Keeping the Narrative Keeping On!
Steadfast perseverance in the year ahead- Can it make a difference?
Dear Readers,
For many years I have invested my own time and energy in independent research about the workings of what I call the public-private for-profit non-profit wealth concentration and redistribution system that runs through everything in our society.
My research journey began around 2007 when I was seeking funding for Andersen Design in making the transition to the online era. I encountered one of the public-private government fundraising opportunities which struck me as exploitative of the small entrepreneurial community that it purported to serve.

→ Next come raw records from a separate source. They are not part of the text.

### src/rtl/rb_pkg.sv
package rb_pkg;

    // AHB transfer-type encodings
    localparam logic [1:0] TR_IDLE   = 2'b00;
    localparam logic [1:0] TR_BUSY   = 2'b01;
    localparam logic [1:0] TR_NONSEQ = 2'b10;
    localparam logic [1:0] TR_SEQ    = 2'b11;

    // Conversion sequence states
    typedef enum logic [2:0] {
        ST_IDLE   = 3'd0,  // free, zero-wait OKAY
        ST_CAPT   = 3'd1,  // AHB data phase: write data captured
        ST_WSETUP = 3'd2,  // waiting for a strobe to open setup
        ST_SETUP  = 3'd3,  // select up, enable down
        ST_ACCESS = 3'd4,  // select and enable up
        ST_RESP   = 3'd5,  // OKAY response, free again
        ST_ERR1   = 3'd6,  // first error cycle, stalled
        ST_ERR2   = 3'd7   // second error cycle, free again
    } rb_state_e;

    // Control captured with the address
    typedef struct packed {
        logic wr;   // direction
        logic hit;  // address decoded to a peripheral
    } rb_attr_t;

    function automatic logic rb_is_real(input logic [1:0] tr);
        return tr[1];
    endfunction

    function automatic logic rb_side_free(input rb_state_e s);
        return (s == ST_IDLE) || (s == ST_RESP) || (s == ST_ERR2);
    endfunction

    function automatic logic rb_is_err(input rb_state_e s);
        return (s == ST_ERR1) || (s == ST_ERR2);
    endfunction

endpackage

### src/rtl/rb_tick_gen.sv
module rb_tick_gen #(
    parameter int DIV = 2
) (
    input  logic clk,
    input  logic rst,
    output logic tick
);
    localparam int CW = (DIV > 1) ? $clog2(DIV) : 1;
    localparam logic [CW-1:0] LAST = CW'(DIV - 1);

    logic [CW-1:0] cnt_q;

    always_ff @(posedge clk) begin
        if (rst) begin
            cnt_q <= '0;
        end else if (cnt_q == LAST) begin
            cnt_q <= '0;
        end else begin
            cnt_q <= cnt_q + CW'(1);
        end
    end

    assign tick = (cnt_q == LAST);

endmodule

### src/rtl/rb_slot_decode.sv
module rb_slot_decode #(
    parameter int ADDR_W   = 12,
    parameter int WIN_BITS = 8,
    parameter int NP       = 4
) (
    input  logic [ADDR_W-1:0] addr,
    output logic [NP-1:0]     onehot,
    output logic              hit
);
    localparam int SW = ADDR_W - WIN_BITS;

    logic [SW-1:0] slot;
    assign slot = addr[ADDR_W-1:WIN_BITS];

    for (genvar i = 0; i < NP; i++) begin : g_slot
        assign onehot[i] = (slot == SW'(i));
    end

    assign hit = |onehot;

endmodule

### src/rtl/rb_seq_fsm.sv
module rb_seq_fsm
    import rb_pkg::*;
(
    input  logic       clk,
    input  logic       rst,
    input  logic       ahb_sel,
    input  logic [1:0] ahb_trans,
    input  logic       ahb_ready_in,
    input  logic       hit,
    input  logic       tick,
    input  logic       apb_ready,
    input  logic       apb_err,
    output logic       accept,
    output logic       data_phase,
    output logic       load_apb,
    output logic       finish,
    output logic       penable,
    output logic       ready_out,
    output logic       err_out
);
    rb_state_e state_q, state_d;
    logic      penable_q;

    assign accept = rb_side_free(state_q) & ahb_sel & ahb_ready_in
                  & rb_is_real(ahb_trans);

    always_comb begin
        state_d  = state_q;
        load_apb = 1'b0;
        finish   = 1'b0;
        unique case (state_q)
            ST_IDLE, ST_RESP, ST_ERR2: state_d = accept ? ST_CAPT : ST_IDLE;
            ST_CAPT:   state_d = hit ? ST_WSETUP : ST_ERR1;
            ST_WSETUP: if (tick) begin
                           load_apb = 1'b1;
                           state_d  = ST_SETUP;
                       end
            ST_SETUP:  if (tick) state_d = ST_ACCESS;
            ST_ACCESS: if (tick && apb_ready) begin
                           finish  = 1'b1;
                           state_d = apb_err ? ST_ERR1 : ST_RESP;
                       end
            ST_ERR1:   state_d = ST_ERR2;
            default:   state_d = ST_IDLE;
        endcase
    end

    always_ff @(posedge clk) begin
        if (rst) begin
            state_q   <= ST_IDLE;
            penable_q <= 1'b0;
        end else begin
            state_q   <= state_d;
            penable_q <= (state_d == ST_ACCESS);
        end
    end

    assign data_phase = (state_q == ST_CAPT);
    assign penable    = penable_q;
    assign ready_out  = rb_side_free(state_q);
    assign err_out    = rb_is_err(state_q);

endmodule

### src/rtl/ahb2apb_ratebridge.sv
module ahb2apb_ratebridge
    import rb_pkg::*;
#(
    parameter int ADDR_W     = 12,
    parameter int DATA_W     = 32,
    parameter int NUM_PERIPH = 4,
    parameter int WIN_BITS   = 8,
    parameter int APB_DIV    = 2
) (
    input  logic                  clk,
    input  logic                  rst,
    input  logic                  ahb_sel,
    input  logic [ADDR_W-1:0]     ahb_addr,
    input  logic [1:0]            ahb_trans,
    input  logic                  ahb_write,
    input  logic [DATA_W-1:0]     ahb_wdata,
    input  logic                  ahb_ready_in,
    output logic                  ahb_ready_out,
    output logic                  ahb_err,
    output logic [DATA_W-1:0]     ahb_rdata,
    output logic                  apb_tick,
    output logic [NUM_PERIPH-1:0] apb_sel,
    output logic                  apb_enable,
    output logic [ADDR_W-1:0]     apb_addr,
    output logic                  apb_write,
    output logic [DATA_W-1:0]     apb_wdata,
    input  logic [DATA_W-1:0]     apb_rdata,
    input  logic                  apb_ready,
    input  logic                  apb_err
);
    // Decode and strobe
    logic [NUM_PERIPH-1:0] dec_onehot;
    logic                  dec_hit;
    logic                  tick;

    rb_tick_gen #(.DIV(APB_DIV)) u_tick (
        .clk (clk),
        .rst (rst),
        .tick(tick)
    );

    rb_slot_decode #(
        .ADDR_W  (ADDR_W),
        .WIN_BITS(WIN_BITS),
        .NP      (NUM_PERIPH)
    ) u_dec (
        .addr  (ahb_addr),
        .onehot(dec_onehot),
        .hit   (dec_hit)
    );

    // Captured request
    logic [ADDR_W-1:0]     addr_q;
    rb_attr_t              attr_q;
    logic [NUM_PERIPH-1:0] onehot_q;
    logic [DATA_W-1:0]     wdata_q;

    // Sequencer handshakes
    logic accept, data_phase, load_apb, finish;

    rb_seq_fsm u_fsm (
        .clk         (clk),
        .rst         (rst),
        .ahb_sel     (ahb_sel),
        .ahb_trans   (ahb_trans),
        .ahb_ready_in(ahb_ready_in),
        .hit         (attr_q.hit),
        .tick        (tick),
        .apb_ready   (apb_ready),
        .apb_err     (apb_err),
        .accept      (accept),
        .data_phase  (data_phase),
        .load_apb    (load_apb),
        .finish      (finish),
        .penable     (apb_enable),
        .ready_out   (ahb_ready_out),
        .err_out     (ahb_err)
    );

    // Address phase capture
    always_ff @(posedge clk) begin
        if (rst) begin
            addr_q   <= '0;
            attr_q   <= '0;
            onehot_q <= '0;
        end else if (accept) begin
            addr_q   <= ahb_addr;
            attr_q   <= '{wr: ahb_write, hit: dec_hit};
            onehot_q <= dec_onehot;
        end
    end

    // Data phase capture
    always_ff @(posedge clk) begin
        if (rst) begin
            wdata_q <= '0;
        end else if (data_phase) begin
            wdata_q <= ahb_wdata;
        end
    end

    // Peripheral-side registers, loaded only on strobe edges
    logic [NUM_PERIPH-1:0] sel_q;
    logic [ADDR_W-1:0]     paddr_q;
    logic                  pwrite_q;
    logic [DATA_W-1:0]     pwdata_q;
    logic [DATA_W-1:0]     rdata_q;

    always_ff @(posedge clk) begin
        if (rst) begin
            sel_q    <= '0;
            paddr_q  <= '0;
            pwrite_q <= 1'b0;
            pwdata_q <= '0;
        end else if (load_apb) begin
            sel_q    <= onehot_q;
            paddr_q  <= addr_q;
            pwrite_q <= attr_q.wr;
            pwdata_q <= wdata_q;
        end else if (finish) begin
            sel_q    <= '0;
        end
    end

    always_ff @(posedge clk) begin
        if (rst) begin
            rdata_q <= '0;
        end else if (finish && !attr_q.wr) begin
            rdata_q <= apb_rdata;
        end
    end

    assign apb_tick  = tick;
    assign apb_sel   = sel_q;
    assign apb_addr  = paddr_q;
    assign apb_write = pwrite_q;
    assign apb_wdata = pwdata_q;
    assign ahb_rdata = rdata_q;

endmodule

My encounter led to researching the statute that established the p-p corporation that I had encountered and then digging into a large network of interrelated economic development laws going back to 1976 when the Maine Legislature declared that centrally managing the economy is an essential government function that must be done by public-private relationships. At the time Maine had the fastest-growing small enterprise economy in the nation. I have often wondered how the economy might have evolved if the public-private government hadn’t stepped in, “for the public benefit”, while in reality, the policies were a means to extract public funds for the benefit of private investors, as documented in the story of the Maine Capital Corporation, the charter of which was number one on the agenda of the newly-formed centralized economy.
As an independent researcher, no one paid me, and no one directed my research, which meant I was free to go where others could not and thus change the narrative. What the mainstream narrative left out inspired me to start writing.

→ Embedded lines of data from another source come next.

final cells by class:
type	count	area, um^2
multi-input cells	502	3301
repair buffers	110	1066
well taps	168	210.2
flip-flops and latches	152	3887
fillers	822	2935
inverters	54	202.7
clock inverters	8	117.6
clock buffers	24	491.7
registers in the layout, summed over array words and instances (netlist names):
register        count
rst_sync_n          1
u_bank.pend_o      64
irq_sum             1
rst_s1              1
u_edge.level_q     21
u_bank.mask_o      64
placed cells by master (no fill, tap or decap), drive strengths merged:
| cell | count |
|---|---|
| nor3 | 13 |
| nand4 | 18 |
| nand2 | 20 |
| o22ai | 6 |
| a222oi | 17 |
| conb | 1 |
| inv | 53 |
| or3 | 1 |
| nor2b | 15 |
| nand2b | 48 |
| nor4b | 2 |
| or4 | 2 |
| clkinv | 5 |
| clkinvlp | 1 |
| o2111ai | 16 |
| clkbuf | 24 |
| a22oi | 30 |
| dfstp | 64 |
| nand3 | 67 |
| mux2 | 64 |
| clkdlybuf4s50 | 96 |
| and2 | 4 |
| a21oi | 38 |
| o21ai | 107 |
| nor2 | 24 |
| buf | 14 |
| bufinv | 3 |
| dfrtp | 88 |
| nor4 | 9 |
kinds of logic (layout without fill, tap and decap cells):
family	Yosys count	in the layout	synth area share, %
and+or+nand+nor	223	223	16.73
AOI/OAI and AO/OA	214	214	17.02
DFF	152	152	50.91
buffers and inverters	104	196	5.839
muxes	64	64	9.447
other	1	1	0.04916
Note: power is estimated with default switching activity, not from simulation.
`config.mk`:
```
export PLATFORM = sky130hd
export DESIGN_NAME = ctrl_seq
export DESIGN_NICKNAME = d
export VERILOG_FILES = /design/src/rtl/ctrl_seq_pkg.sv /design/src/rtl/ctrl_seq_rst_sync.sv /design/src/rtl/ctrl_seq_next.sv /design/src/rtl/ctrl_seq_out.sv /design/src/rtl/ctrl_seq.sv
export SDC_FILE = /design/constraint.sdc
export NUM_CORES = 1
export LEC_CHECK = 0
export ABC_AREA = 1
export BUFFER_PORTS_ARGS = -buffer_cell sky130_fd_sc_hd__buf_4
export CAP_MARGIN = 20
export CORE_AREA = 2 2 39 41
export CTS_BUF_LIST = sky130_fd_sc_hd__clkbuf_8
export DETAILED_ROUTE_END_ITERATION = 8
export DIE_AREA = 0 0 41 43
export GPL_TIMING_DRIVEN = 1
export PLACE_DENSITY = 0.79
export SYNTH_ARGS = -nofsm -noshare
export SYNTH_HDL_FRONTEND = slang
export SYNTH_HIERARCHICAL = 1
export SYNTH_SLANG_ARGS = --single-unit
```
`constraint.sdc`:
```
create_clock -name clk -period 1 [get_ports clk]
set_input_delay 0.2 -clock clk [delete_from_list [all_inputs] [get_ports clk]]
set_output_delay 0.2 -clock clk [all_outputs]
set_load 0.005 [all_outputs]
```
`src/rtl/ctrl_seq_pkg.sv`:
```
package ctrl_seq_pkg;

  localparam int NREG = 7;

  typedef enum logic [3:0] {
    ST_F_ADDR  = 4'd0,
    ST_F_INC   = 4'd1,
    ST_F_WAIT  = 4'd2,
    ST_F_IR    = 4'd3,
    ST_DEC     = 4'd4,
    ST_X_ADDR  = 4'd5,
    ST_X_WAIT  = 4'd6,
    ST_X_Y     = 4'd7,
    ST_X_SUM   = 4'd8,
    ST_X_WB    = 4'd9,
    ST_NOP_END = 4'd10
  } seq_state_e;

  typedef enum logic [2:0] {
    RG_PC  = 3'd0,
    RG_MAR = 3'd1,
    RG_MDR = 3'd2,
    RG_IR  = 3'd3,
    RG_Y   = 3'd4,
    RG_Z   = 3'd5,
    RG_R1  = 3'd6
  } reg_id_e;

  typedef enum logic [1:0] {
    ALU_NONE = 2'd0,
    ALU_ADD  = 2'd1,
    ALU_INC  = 2'd2
  } alu_op_e;

  typedef struct packed {
    logic            drv_vld;
    reg_id_e         drv_id;
    logic [NREG-1:0] ld;
    logic            rd;
    alu_op_e         alu;
    logic            fin;
  } ctrl_word_t;

endpackage

```
`src/rtl/ctrl_seq_rst_sync.sv`:
```
module ctrl_seq_rst_sync #(
  parameter int STAGES = 2
) (
  input  logic clk,
  input  logic arst_n,
  output logic srst_n
);

  logic [STAGES-1:0] chain;

  always_ff @(posedge clk or negedge arst_n) begin
    if (!arst_n) chain <= '0;
    else         chain <= (chain << 1) | STAGES'(1);
  end

  assign srst_n = chain[STAGES-1];

endmodule

```
`src/rtl/ctrl_seq_next.sv`:
```
module ctrl_seq_next
  import ctrl_seq_pkg::*;
#(
  parameter int N_INS    = 4,
  parameter int ADD_LINE = 0
) (
  input  seq_state_e       cur,
  input  logic             mem_done,
  input  logic [N_INS-1:0] ins_line,
  output seq_state_e       nxt
);

  logic any_line;
  logic take_add;

  assign any_line = |ins_line;
  assign take_add = any_line & ins_line[ADD_LINE];

  always_comb begin
    nxt = ST_F_ADDR;
    case (cur)
      ST_F_ADDR:  nxt = ST_F_INC;
      ST_F_INC:   nxt = ST_F_WAIT;
      ST_F_WAIT:  nxt = mem_done ? ST_F_IR : ST_F_WAIT;
      ST_F_IR:    nxt = ST_DEC;
      ST_DEC:     nxt = take_add ? ST_X_ADDR : ST_NOP_END;
      ST_X_ADDR:  nxt = ST_X_WAIT;
      ST_X_WAIT:  nxt = mem_done ? ST_X_Y : ST_X_WAIT;
      ST_X_Y:     nxt = ST_X_SUM;
      ST_X_SUM:   nxt = ST_X_WB;
      ST_X_WB:    nxt = ST_F_ADDR;
      ST_NOP_END: nxt = ST_F_ADDR;
      default:    nxt = ST_F_ADDR;
    endcase
  end

endmodule

```
`src/rtl/ctrl_seq_out.sv`:
```
module ctrl_seq_out
  import ctrl_seq_pkg::*;
(
  input  seq_state_e      cur,
  input  logic            live,
  output logic [NREG-1:0] drv_en,
  output logic [NREG-1:0] ld_en,
  output logic            mem_rd,
  output logic [1:0]      alu_op,
  output logic            end_flag
);

  ctrl_word_t w;

  function automatic logic [NREG-1:0] bit_of(reg_id_e r);
    logic [NREG-1:0] v;
    v = '0;
    v[r] = 1'b1;
    return v;
  endfunction

  always_comb begin
    w = '{drv_vld: 1'b0, drv_id: RG_PC, ld: '0, rd: 1'b0, alu: ALU_NONE, fin: 1'b0};
    case (cur)
      ST_F_ADDR: begin
        w.drv_vld = 1'b1; w.drv_id = RG_PC;
        w.ld  = bit_of(RG_MAR) | bit_of(RG_Z);
        w.rd  = 1'b1;
        w.alu = ALU_INC;
      end
      ST_F_INC: begin
        w.drv_vld = 1'b1; w.drv_id = RG_Z;
        w.ld = bit_of(RG_PC);
      end
      ST_F_IR: begin
        w.drv_vld = 1'b1; w.drv_id = RG_MDR;
        w.ld = bit_of(RG_IR);
      end
      ST_X_ADDR: begin
        w.drv_vld = 1'b1; w.drv_id = RG_IR;
        w.ld = bit_of(RG_MAR);
        w.rd = 1'b1;
      end
      ST_X_Y: begin
        w.drv_vld = 1'b1; w.drv_id = RG_R1;
        w.ld = bit_of(RG_Y);
      end
      ST_X_SUM: begin
        w.drv_vld = 1'b1; w.drv_id = RG_MDR;
        w.ld  = bit_of(RG_Z);
        w.alu = ALU_ADD;
      end
      ST_X_WB: begin
        w.drv_vld = 1'b1; w.drv_id = RG_Z;
        w.ld  = bit_of(RG_R1);
        w.fin = 1'b1;
      end
      ST_NOP_END: w.fin = 1'b1;
      default: ;
    endcase
  end

  for (genvar i = 0; i < NREG; i++) begin : g_en
    assign drv_en[i] = live & w.drv_vld & (w.drv_id == 3'(i));
    assign ld_en[i]  = live & w.ld[i];
  end

  assign mem_rd   = live & w.rd;
  assign alu_op   = live ? w.alu : ALU_NONE;
  assign end_flag = live & w.fin;

endmodule

```
`src/rtl/ctrl_seq.sv`:
```
module ctrl_seq
  import ctrl_seq_pkg::*;
#(
  parameter int N_INS       = 4,
  parameter int ADD_LINE    = 0,
  parameter int SYNC_STAGES = 2
) (
  input  logic             clk,
  input  logic             rst_n,
  input  logic             mem_done,
  input  logic [N_INS-1:0] ins_line,
  output logic [NREG-1:0]  drv_en,
  output logic [NREG-1:0]  ld_en,
  output logic             mem_rd,
  output logic [1:0]       alu_op,
  output logic             end_flag
);

  logic       srst_n;
  seq_state_e state;
  seq_state_e state_nxt;

  ctrl_seq_rst_sync #(.STAGES(SYNC_STAGES)) u_rst (
    .clk    (clk),
    .arst_n (rst_n),
    .srst_n (srst_n)
  );

  ctrl_seq_next #(.N_INS(N_INS), .ADD_LINE(ADD_LINE)) u_next (
    .cur      (state),
    .mem_done (mem_done),
    .ins_line (ins_line),
    .nxt      (state_nxt)
  );

  always_ff @(posedge clk or negedge srst_n) begin
    if (!srst_n) state <= ST_F_ADDR;
    else         state <= state_nxt;
  end

  ctrl_seq_out u_out (
    .cur      (state),
    .live     (srst_n),
    .drv_en   (drv_en),
    .ld_en    (ld_en),
    .mem_rd   (mem_rd),
    .alu_op   (alu_op),
    .end_flag (end_flag)
  );

  assert_wait_holds_R4: assert property (@(posedge clk) disable iff (!srst_n)
    (state == ST_F_WAIT && !mem_done) |=> (state == ST_F_WAIT && $stable(drv_en) && $stable(ld_en)));

  assert_one_driver_R9: assert property (@(posedge clk) disable iff (!srst_n)
    $onehot0(drv_en));

  assert_end_to_fetch_R8: assert property (@(posedge clk) disable iff (!srst_n)
    end_flag |=> (state == ST_F_ADDR));

  assert_r1_write_ends_R8: assert property (@(posedge clk) disable iff (!srst_n)
    ld_en[RG_R1] |-> end_flag);

  assert_no_exec_without_line_R6: assert property (@(posedge clk) disable iff (!srst_n)
    (state == ST_DEC && !ins_line[ADD_LINE]) |=> (state == ST_NOP_END));

  assert_read_loads_mar_R7: assert property (@(posedge clk) disable iff (!srst_n)
    mem_rd |-> ld_en[RG_MAR]);

endmodule

```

Standing as an individual is an important distinction in today’s world in response to the question, is it legitimate for an individual to have a voice- on their own initiative? There is a prevalent point of view that doesn’t think so, a byproduct of the centrally managed hierarchical system in which all must have someone above them that governs their actions. No loose canons! If one person speaks their individual voice, rather than an organizational voice, it is understandable that others, suffering from amnesia, might ask “who gave her/him the right? If I have to be granted permission to speak, why doesn’t she/he? “completely occluding constitutional freedom of speech from their reality construct.
If the individual keeps on speaking independently, the obvious answer to the question becomes apparent and in the best of outcomes, others join in.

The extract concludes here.